File: src/sv/slrg_pkg.sv
// Shared types and constants of the shuffled Lehmer random generator.
// No dependencies; imported by slrg_lcg_unit and the top level.
package slrg_pkg;

    localparam int VALUE_W      = 31;
    localparam int MUL_W        = 17;
    localparam int PROD_W       = VALUE_W + MUL_W;
    localparam int WARMUP_STEPS = 8;

    typedef logic [VALUE_W-1:0] value_t;

    localparam value_t           LCG_MOD = 31'h7fffffff;
    localparam logic [MUL_W-1:0] LCG_MUL = 17'h10ff5;

    typedef enum logic [5:0] {
        ST_IDLE  = 6'b000001,
        ST_DIV   = 6'b000010,
        ST_MUL   = 6'b000100,
        ST_FOLD  = 6'b001000,
        ST_READ  = 6'b010000,
        ST_WRITE = 6'b100000
    } seq_state_t;

endpackage

File: src/sv/slrg_lcg_unit.sv
// Shared generator step: registered product seed * 69621, then Mersenne fold mod 2^31-1.
// Depends on slrg_pkg.
module slrg_lcg_unit
    import slrg_pkg::*;
(
    input  logic   clk,
    input  logic   load,
    input  value_t seed,
    output value_t next_seed
);

    logic [PROD_W-1:0] prod_reg;
    logic [VALUE_W:0]  fold_sum;
    logic [VALUE_W:0]  fold_red;

    always_ff @(posedge clk)
    begin
        if (load)
        begin
            prod_reg <= PROD_W'(seed) * PROD_W'(LCG_MUL);
        end
    end

    always_comb
    begin
        fold_sum = {1'b0, prod_reg[VALUE_W-1:0]} + (VALUE_W + 1)'(prod_reg[PROD_W-1:VALUE_W]);
        if (fold_sum >= {1'b0, LCG_MOD})
        begin
            fold_red = fold_sum - {1'b0, LCG_MOD};
        end
        else
        begin
            fold_red = fold_sum;
        end
    end

    assign next_seed = fold_red[VALUE_W-1:0];

endmodule

File: src/sv/shuffled_lehmer_random_generator_unit.sv
// Top level of the shuffled Lehmer random generator: sequencer, shuffle memory, output register.
// Depends on slrg_pkg and slrg_lcg_unit.
//
// A draw beat runs from acceptance through one state that picks the
// table entry by a constant reciprocal multiply of the last output, one multiply and one fold
// state in the shared generator unit, a registered memory read and the table write-back. The
// write-back waits while the output register still holds an untaken result. A reseed beat
// runs TABLE_DEPTH + 8 generator steps, each passing the shared unit's multiply and fold
// states. A reseed returns no result; the input side is stalled while a beat is in
// work, and a finished draw waits in the output register while the next beat is accepted.
module shuffled_lehmer_random_generator_unit
    import slrg_pkg::*;
#(
    parameter int TABLE_DEPTH = 32
)
(
    input  logic   clk,
    input  logic   rst_n,
    input  logic   in_valid,
    output logic   in_stall,
    input  logic   operation,
    input  value_t seed_value,
    output logic   out_valid,
    input  logic   out_stall,
    output value_t random_value
);

    localparam int AW = (TABLE_DEPTH > 1) ? $clog2(TABLE_DEPTH) : 1;
    localparam int CW = $clog2(TABLE_DEPTH + WARMUP_STEPS);
    localparam longint unsigned PICK_DIV = 64'd1 + 64'd2147483646 / 64'(TABLE_DEPTH);
    localparam int PICK_SH = VALUE_W + $clog2(PICK_DIV);
    localparam longint unsigned PICK_RCP = ((64'd1 << PICK_SH) + PICK_DIV - 64'd1) / PICK_DIV;
    localparam int PW = 2 * VALUE_W + 1;

    seq_state_t     state_reg, state_next;
    logic           op_reg, op_next;
    logic           seeded_reg, seeded_next;
    logic           out_valid_reg, out_valid_next;
    logic [CW-1:0]  count_reg, count_next;
    value_t         seed_reg, seed_next;
    value_t         last_reg, last_next;
    logic [AW-1:0]  quot_reg, quot_next;
    value_t         result_reg, result_next;

    value_t         shuffle_mem [TABLE_DEPTH];
    value_t         rdata_reg;
    value_t         rdata;

    logic           mem_we;
    logic [AW-1:0]  mem_waddr;
    value_t         mem_wdata;
    logic [AW-1:0]  pick_idx;
    logic [PW-1:0]  pick_prod;
    logic [AW-1:0]  pick_quot;
    logic           lcg_load;
    value_t         lcg_result;
    logic           out_take;

    slrg_lcg_unit u_lcg
    (
        .clk       (clk),
        .load      (lcg_load),
        .seed      (seed_reg),
        .next_seed (lcg_result)
    );

    assign lcg_load     = (state_reg == ST_MUL);
    assign in_stall     = (state_reg != ST_IDLE);
    assign out_valid    = out_valid_reg;
    assign random_value = result_reg;
    assign out_take     = out_valid_reg && !out_stall;
    assign rdata        = seeded_reg ? rdata_reg : '0;

    assign pick_prod = PW'(last_reg) * PW'(PICK_RCP);
    assign pick_quot = pick_prod[PICK_SH +: AW];

    always_comb
    begin
        if ({1'b0, quot_reg} >= (AW + 1)'(TABLE_DEPTH))
        begin
            pick_idx = AW'(TABLE_DEPTH - 1);
        end
        else
        begin
            pick_idx = quot_reg;
        end
    end

    always_comb
    begin
        state_next     = state_reg;
        op_next        = op_reg;
        seeded_next    = seeded_reg;
        out_valid_next = out_valid_reg;
        count_next     = count_reg;
        seed_next      = seed_reg;
        last_next      = last_reg;
        quot_next      = quot_reg;
        result_next    = result_reg;
        mem_we         = 1'b0;
        mem_waddr      = pick_idx;
        mem_wdata      = seed_reg;

        if (out_take)
        begin
            out_valid_next = 1'b0;
        end

        case (state_reg)
            ST_IDLE:
            begin
                if (in_valid)
                begin
                    op_next = operation;
                    if (operation)
                    begin
                        seed_next  = seed_value;
                        count_next = CW'(TABLE_DEPTH + WARMUP_STEPS - 1);
                        state_next = ST_MUL;
                    end
                    else
                    begin
                        state_next = ST_DIV;
                    end
                end
            end
            ST_DIV:
            begin
                quot_next  = pick_quot;
                state_next = ST_MUL;
            end
            ST_MUL:
            begin
                state_next = ST_FOLD;
            end
            ST_FOLD:
            begin
                seed_next = lcg_result;
                if (op_reg)
                begin
                    if (count_reg < CW'(TABLE_DEPTH))
                    begin
                        mem_we    = 1'b1;
                        mem_waddr = count_reg[AW-1:0];
                        mem_wdata = lcg_result;
                    end
                    if (count_reg == '0)
                    begin
                        last_next   = lcg_result;
                        seeded_next = 1'b1;
                        state_next  = ST_IDLE;
                    end
                    else
                    begin
                        count_next = count_reg - 1'b1;
                        state_next = ST_MUL;
                    end
                end
                else
                begin
                    state_next = ST_READ;
                end
            end
            ST_READ:
            begin
                state_next = ST_WRITE;
            end
            ST_WRITE:
            begin
                if (!out_valid_reg || !out_stall)
                begin
                    mem_we         = 1'b1;
                    last_next      = rdata;
                    result_next    = rdata;
                    out_valid_next = 1'b1;
                    state_next     = ST_IDLE;
                end
            end
            default:
            begin
                state_next = ST_IDLE;
            end
        endcase
    end

    always_ff @(posedge clk or negedge rst_n)
    begin
        if (!rst_n)
        begin
            state_reg     <= ST_IDLE;
            op_reg        <= 1'b0;
            seeded_reg    <= 1'b0;
            out_valid_reg <= 1'b0;
            count_reg     <= '0;
            seed_reg      <= '0;
            last_reg      <= '0;
            quot_reg      <= '0;
            result_reg    <= '0;
        end
        else
        begin
            state_reg     <= state_next;
            op_reg        <= op_next;
            seeded_reg    <= seeded_next;
            out_valid_reg <= out_valid_next;
            count_reg     <= count_next;
            seed_reg      <= seed_next;
            last_reg      <= last_next;
            quot_reg      <= quot_next;
            result_reg    <= result_next;
        end
    end

    always_ff @(posedge clk)
    begin
        if (mem_we)
        begin
            shuffle_mem[mem_waddr] <= mem_wdata;
        end
    end

    always_ff @(posedge clk)
    begin
        if (state_reg == ST_READ)
        begin
            rdata_reg <= shuffle_mem[pick_idx];
        end
    end

    a_out_from_write: assert property (@(posedge clk) disable iff (!rst_n)
        $rose(out_valid_reg) |-> $past(state_reg == ST_WRITE))
        else $error("result appeared outside the write-back step");

    a_reseed_done: assert property (@(posedge clk) disable iff (!rst_n)
        (state_reg == ST_FOLD && op_reg && count_reg == '0) |=>
            (seeded_reg && state_reg == ST_IDLE))
        else $error("reseed did not finish after the last fill step");

    a_pick_in_range: assert property (@(posedge clk) disable iff (!rst_n)
        (state_reg == ST_READ) |-> ({1'b0, quot_reg} < (AW + 1)'(TABLE_DEPTH)))
        else $error("picked table entry beyond the table depth");

    a_last_below_mod: assert property (@(posedge clk) disable iff (!rst_n)
        (last_reg != LCG_MOD))
        else $error("last output reached the modulus");

    a_draw_holds_table: assert property (@(posedge clk) disable iff (!rst_n)
        (mem_we && !op_reg) |-> (state_reg == ST_WRITE && mem_waddr == pick_idx))
        else $error("draw wrote the table outside the write-back step");

endmodule
--- src/rtl/rt_pkg.sv ---
// Shared types and constants for the rank transform block.
package rt_pkg;

    localparam int VALUE_W          = 32;
    localparam int RANK_W           = 6;
    localparam int MAX_ELEMENTS_DEF = 64;

    // Commands from the controller to the datapath
    typedef struct packed {
        logic store;    // word accepted on the item channel
        logic close;    // accepted word closes the set
        logic scan_rd;  // read the next stored value for the minimum search
        logic pick;     // commit the current minimum as the next rank
        logic emit_ld;  // load one result into the output register
    } rt_cmd_t;

    // Status from the datapath to the controller
    typedef struct packed {
        logic scan_last;  // scan index points at the last stored entry
        logic rank_last;  // rank being committed is the last of the set
        logic emit_last;  // emit index points at the last stored entry
        logic out_free;   // output register can take a result this cycle
    } rt_stat_t;

endpackage

--- src/rtl/rt_ctrl.sv ---
// Controller state machine for the rank transform block.
module rt_ctrl (
    input  logic             clk,
    input  logic             rst_n,
    input  logic             item_valid,
    input  logic             last,
    output logic             item_stall,
    input  rt_pkg::rt_stat_t stat,
    output rt_pkg::rt_cmd_t  cmd
);
    import rt_pkg::*;

    localparam logic [2:0] ST_IDLE     = 3'd0;
    localparam logic [2:0] ST_SCAN     = 3'd1;
    localparam logic [2:0] ST_SCAN_END = 3'd2;
    localparam logic [2:0] ST_PICK     = 3'd3;
    localparam logic [2:0] ST_EMIT_RD  = 3'd4;
    localparam logic [2:0] ST_EMIT_LD  = 3'd5;

    logic [2:0] state_reg;
    logic [2:0] state_next;

    // Take words only while collecting a set
    assign item_stall = (state_reg != ST_IDLE);

    // Decode state into commands and pick the next state
    always_comb
    begin
        state_next  = state_reg;
        cmd         = '0;
        unique case (state_reg)
            ST_IDLE:
            begin
                if (item_valid)
                begin
                    cmd.store = 1'b1;
                    if (last)
                    begin
                        cmd.close  = 1'b1;
                        state_next = ST_SCAN;
                    end
                end
            end
            ST_SCAN:
            begin
                cmd.scan_rd = 1'b1;
                if (stat.scan_last)
                begin
                    state_next = ST_SCAN_END;
                end
            end
            ST_SCAN_END:
            begin
                state_next = ST_PICK;
            end
            ST_PICK:
            begin
                cmd.pick   = 1'b1;
                state_next = stat.rank_last ? ST_EMIT_RD : ST_SCAN;
            end
            ST_EMIT_RD:
            begin
                state_next = ST_EMIT_LD;
            end
            ST_EMIT_LD:
            begin
                if (stat.out_free)
                begin
                    cmd.emit_ld = 1'b1;
                    state_next  = stat.emit_last ? ST_IDLE : ST_EMIT_RD;
                end
            end
            default:
            begin
                state_next = ST_IDLE;
            end
        endcase
    end

    // Advance state
    always_ff @(posedge clk or negedge rst_n)
    begin
        if (!rst_n)
        begin
            state_reg <= ST_IDLE;
        end
        else
        begin
            state_reg <= state_next;
        end
    end

endmodule
--- src/rtl/core/assert_macros.svh ---
// ----------------------------------------------------------------------------
// Assertion macros
// Shared concurrent assertion forms for the setpoint shaper.
// ----------------------------------------------------------------------------
`ifndef ASSERT_MACROS_SVH
`define ASSERT_MACROS_SVH

// same-cycle implication
`define MSS_ASSERT_IMP(name, clk, rst_n, pre, post) \
    name: assert property (@(posedge clk) disable iff (!rst_n) (pre) |-> (post)) \
        else $error("assertion failed");

// next-cycle implication
`define MSS_ASSERT_NEXT(name, clk, rst_n, pre, post) \
    name: assert property (@(posedge clk) disable iff (!rst_n) (pre) |=> (post)) \
        else $error("assertion failed");

`endif

--- src/rtl/core/mss_pkg.sv ---
// ----------------------------------------------------------------------------
// mss_pkg
// Types, constants and saturation helpers of the setpoint shaper.
// ----------------------------------------------------------------------------
package mss_pkg;

    localparam logic [31:0] ONE_MS_Q24   = 32'd16777;
    localparam logic [31:0] MIN_STEP_Q24 = 32'd168;
    localparam logic [32:0] ONE_Q24      = 33'h0_0100_0000;
    localparam logic [31:0] Q_MAX        = 32'h7FFF_FFFF;
    localparam logic [31:0] Q_MIN        = 32'h8000_0000;

    localparam logic [31:0] FWD_TAU_RST  = 32'd3355443;
    localparam logic [31:0] TURN_TAU_RST = 32'd838861;
    localparam logic [30:0] FWD_LIM_RST  = 31'd1928724480;
    localparam logic [30:0] TURN_LIM_RST = 31'd1285816320;

    localparam logic [1:0] CFG_FWD_TAU  = 2'd0;
    localparam logic [1:0] CFG_TURN_TAU = 2'd1;
    localparam logic [1:0] CFG_FWD_LIM  = 2'd2;
    localparam logic [1:0] CFG_TURN_LIM = 2'd3;

    localparam int unsigned NUM_W  = 57;
    localparam int unsigned DEN_W  = 33;
    localparam int unsigned QUO_W  = 32;
    localparam int unsigned PROD_W = 65;

    typedef enum logic [4:0] {
        OP_NOP,
        OP_LOAD,
        OP_MUL_DV,
        OP_INTEG,
        OP_DIV_VA,
        OP_CIRC,
        OP_MUL_DT,
        OP_SET_DT,
        OP_DIV_AF,
        OP_TAKE_AF,
        OP_DIV_AT,
        OP_TAKE_AT,
        OP_DIV_REQ,
        OP_TAKE_REQ,
        OP_CLIP,
        OP_MUL_S,
        OP_ACC_MUL,
        OP_ACC2,
        OP_SMOOTH,
        OP_MUL_OUT,
        OP_FINISH,
        OP_PUSH
    } t_op;

    typedef struct packed {
        t_op  op;
        logic axis;
    } t_cmd;

    typedef struct packed {
        logic action;
        logic radius_zero;
        logic div_busy;
        logic out_free;
    } t_stat;

    function automatic logic [31:0] mag32(input logic [31:0] v);
        return v[31] ? (32'd0 - v) : v;
    endfunction

    function automatic logic signed [33:0] ext34(input logic [31:0] v);
        return $signed({{2{v[31]}}, v});
    endfunction

    function automatic logic [32:0] mag34(input logic signed [33:0] v);
        logic [33:0] n;
        n = 34'd0 - v;
        return v[33] ? n[32:0] : v[32:0];
    endfunction

    function automatic logic [65:0] ext66(input logic [31:0] v);
        return {{34{v[31]}}, v};
    endfunction

    function automatic logic [31:0] sat_mag(input logic neg, input logic [64:0] m);
        logic [31:0] r;
        if (neg) begin
            r = (m >= 65'h0_8000_0000) ? Q_MIN : (32'd0 - m[31:0]);
        end else begin
            r = (m > 65'h0_7FFF_FFFF) ? Q_MAX : m[31:0];
        end
        return r;
    endfunction

    function automatic logic [31:0] sat_s(input logic [65:0] v);
        logic [31:0] r;
        if (v[65:31] == {35{v[65]}}) begin
            r = v[31:0];
        end else begin
            r = v[65] ? Q_MIN : Q_MAX;
        end
        return r;
    endfunction

endpackage
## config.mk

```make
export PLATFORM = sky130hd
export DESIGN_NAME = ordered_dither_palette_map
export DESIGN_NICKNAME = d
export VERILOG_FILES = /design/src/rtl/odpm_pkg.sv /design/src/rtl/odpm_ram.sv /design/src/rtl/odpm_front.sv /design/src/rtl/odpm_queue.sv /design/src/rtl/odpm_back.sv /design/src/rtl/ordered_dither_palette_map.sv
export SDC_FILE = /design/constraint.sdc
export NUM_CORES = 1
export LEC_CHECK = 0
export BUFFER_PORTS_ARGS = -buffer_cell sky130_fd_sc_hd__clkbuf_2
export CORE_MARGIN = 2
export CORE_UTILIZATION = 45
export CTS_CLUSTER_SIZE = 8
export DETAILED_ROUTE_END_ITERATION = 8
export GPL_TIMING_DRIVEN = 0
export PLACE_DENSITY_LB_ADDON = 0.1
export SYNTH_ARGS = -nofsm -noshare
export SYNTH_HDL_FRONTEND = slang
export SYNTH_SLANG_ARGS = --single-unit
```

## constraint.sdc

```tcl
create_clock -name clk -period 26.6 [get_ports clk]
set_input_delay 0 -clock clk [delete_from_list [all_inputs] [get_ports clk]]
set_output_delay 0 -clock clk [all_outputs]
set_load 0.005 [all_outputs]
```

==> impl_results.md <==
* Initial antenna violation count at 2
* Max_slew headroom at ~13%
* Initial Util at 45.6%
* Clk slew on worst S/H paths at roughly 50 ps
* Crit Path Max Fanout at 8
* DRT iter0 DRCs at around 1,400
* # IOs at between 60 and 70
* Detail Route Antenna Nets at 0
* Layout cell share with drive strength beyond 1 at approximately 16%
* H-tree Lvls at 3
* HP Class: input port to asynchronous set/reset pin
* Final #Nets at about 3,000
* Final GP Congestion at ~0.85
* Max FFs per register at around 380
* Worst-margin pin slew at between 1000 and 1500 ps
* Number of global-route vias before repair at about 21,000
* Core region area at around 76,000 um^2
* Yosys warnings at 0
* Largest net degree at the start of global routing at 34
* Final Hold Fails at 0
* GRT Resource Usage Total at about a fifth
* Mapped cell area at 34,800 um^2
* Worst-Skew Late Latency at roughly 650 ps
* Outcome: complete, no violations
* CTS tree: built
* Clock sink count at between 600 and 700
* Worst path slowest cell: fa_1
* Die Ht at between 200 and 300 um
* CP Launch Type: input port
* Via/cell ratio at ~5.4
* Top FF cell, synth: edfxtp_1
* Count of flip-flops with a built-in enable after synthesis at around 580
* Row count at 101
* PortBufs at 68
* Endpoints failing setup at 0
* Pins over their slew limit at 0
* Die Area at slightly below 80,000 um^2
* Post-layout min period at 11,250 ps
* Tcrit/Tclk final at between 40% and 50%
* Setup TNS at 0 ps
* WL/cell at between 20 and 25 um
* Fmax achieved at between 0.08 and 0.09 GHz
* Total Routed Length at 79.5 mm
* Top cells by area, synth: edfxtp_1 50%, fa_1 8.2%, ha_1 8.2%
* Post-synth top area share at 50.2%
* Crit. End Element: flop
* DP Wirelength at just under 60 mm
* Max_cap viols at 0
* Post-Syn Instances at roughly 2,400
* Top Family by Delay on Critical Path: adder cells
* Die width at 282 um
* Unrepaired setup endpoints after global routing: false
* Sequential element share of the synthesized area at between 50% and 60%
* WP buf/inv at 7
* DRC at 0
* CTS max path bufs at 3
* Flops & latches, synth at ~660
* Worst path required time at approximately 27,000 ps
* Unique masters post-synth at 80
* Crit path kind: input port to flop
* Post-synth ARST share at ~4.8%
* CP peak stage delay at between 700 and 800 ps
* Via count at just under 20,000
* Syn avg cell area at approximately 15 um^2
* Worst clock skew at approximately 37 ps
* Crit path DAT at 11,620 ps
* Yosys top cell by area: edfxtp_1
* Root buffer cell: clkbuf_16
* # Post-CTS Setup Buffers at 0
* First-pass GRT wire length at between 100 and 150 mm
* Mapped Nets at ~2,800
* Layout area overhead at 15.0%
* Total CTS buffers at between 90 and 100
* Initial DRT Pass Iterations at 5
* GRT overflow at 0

* [EXERCISE DIRECTIONS]:
Write out, exactly as shown, only the lines running from the one that contains "share at 50.2%" to the last line above.

* [REPLY TO THE TASK]:
* Post-synth top area share at 50.2%
* Crit. End Element: flop
* DP Wirelength at just under 60 mm
* Max_cap viols at 0
* Post-Syn Instances at roughly 2,400
* Top Family by Delay on Critical Path: adder cells
* Die width at 282 um
* Unrepaired setup endpoints after global routing: false
* Sequential element share of the synthesized area at between 50% and 60%
* WP buf/inv at 7
* DRC at 0
* CTS max path bufs at 3
* Flops & latches, synth at ~660
* Worst path required time at approximately 27,000 ps
* Unique masters post-synth at 80
* Crit path kind: input port to flop
* Post-synth ARST share at ~4.8%
* CP peak stage delay at between 700 and 800 ps
* Via count at just under 20,000
* Syn avg cell area at approximately 15 um^2
* Worst clock skew at approximately 37 ps
* Crit path DAT at 11,620 ps
* Yosys top cell by area: edfxtp_1
* Root buffer cell: clkbuf_16
* # Post-CTS Setup Buffers at 0
* First-pass GRT wire length at between 100 and 150 mm
* Mapped Nets at ~2,800
* Layout area overhead at 15.0%
* Total CTS buffers at between 90 and 100
* Initial DRT Pass Iterations at 5
* GRT overflow at 0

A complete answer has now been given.